I just finished building the "brain" for my VS Code extension, Break Bully. It's a complex AI stack with four ML-driven services:
One to generate personalized work-rest models.
One to analyze historical productivity.
One to monitor real-time fatigue from typing patterns.
One to adapt and learn from user feedback.
I'd written all the code, and I thought it worked. Then, I finally wrote the first massive test suite... and ran npm test.
11 FAILING TESTS.

My heart sank. But after digging in, I realized this was the best thing that could have happened. The tests had uncovered every single weakness in my design.
Here's the "behind-the-scenes" of the 3 types of bugs I found and fixed to get to 110 passing tests.

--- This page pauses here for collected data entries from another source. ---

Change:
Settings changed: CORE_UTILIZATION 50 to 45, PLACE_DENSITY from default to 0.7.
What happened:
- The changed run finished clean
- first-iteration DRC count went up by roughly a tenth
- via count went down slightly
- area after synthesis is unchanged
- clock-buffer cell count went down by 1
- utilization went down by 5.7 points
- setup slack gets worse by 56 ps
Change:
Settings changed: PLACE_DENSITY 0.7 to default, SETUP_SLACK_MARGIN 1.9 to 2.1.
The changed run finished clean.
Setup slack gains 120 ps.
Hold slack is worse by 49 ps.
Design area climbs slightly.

Bug Type 1: The "Obvious" Crash (TypeError)
The first set of bugs was the classic:
TypeError: Cannot read properties of undefined (reading 'length')
My test was correctly simulating a scenario where no activity data was available (null). My code, however, never expected this and tried to run .filter() on null.

The Fix: The simplest fix in the book. A guard clause at the top of every analytics function.

// Before
public static analyzeWorkPatterns(events: ActivityEvent[])...

// After
public static analyzeWorkPatterns(events: ActivityEvent[])... {
if (!events || events.length === 0) {
return { ...default_analysis ... };
}
// ... rest of the code
}

Lesson: Your tests are your best defense against null. Test what happens when your functions get null, undefined, or [].

Bug Type 2: The "Flaky" Bug (The Race Condition)
The next set of bugs was infuriating. Five tests would fail sometimes.
AssertionError: ... at Timeout._onTimeout
The Problem: My RealTimeSessionAnalyzer runs on a setInterval (a "real" clock). My test was using setTimeout to "wait" for the analysis to finish. They were racing, and the test was losing.
The Fix: Stop waiting for the clock; control it. I used sinon.useFakeTimers().
// In beforeEach:
clock = sinon.useFakeTimers();
// In the test:
it('should perform baseline session analysis', function() {
analyzer.startSessionAnalysis(); // Starts the internal setInterval
// Don't wait! Just fast-forward the clock:
clock.tick(5000); // 5 seconds pass instantly
const analysis = analyzer.getCurrentAnalysis();
assert.ok(analysis, 'Should have analysis results');
});

Lesson: If you're testing code that involves setInterval or setTimeout, don't guess. Use fake timers to make your tests instant, deterministic, and 100% reliable.
Bug Type 3: The "Aha!" Bug (The AI Was Smarter Than My Test)
This was my favorite bug. One test failed with:
AssertionError: expected 'nuclear' to equal 'moderate'
I was confused. The test was simple: check the default annoyanceLevel. Why did it expect moderate but get nuclear?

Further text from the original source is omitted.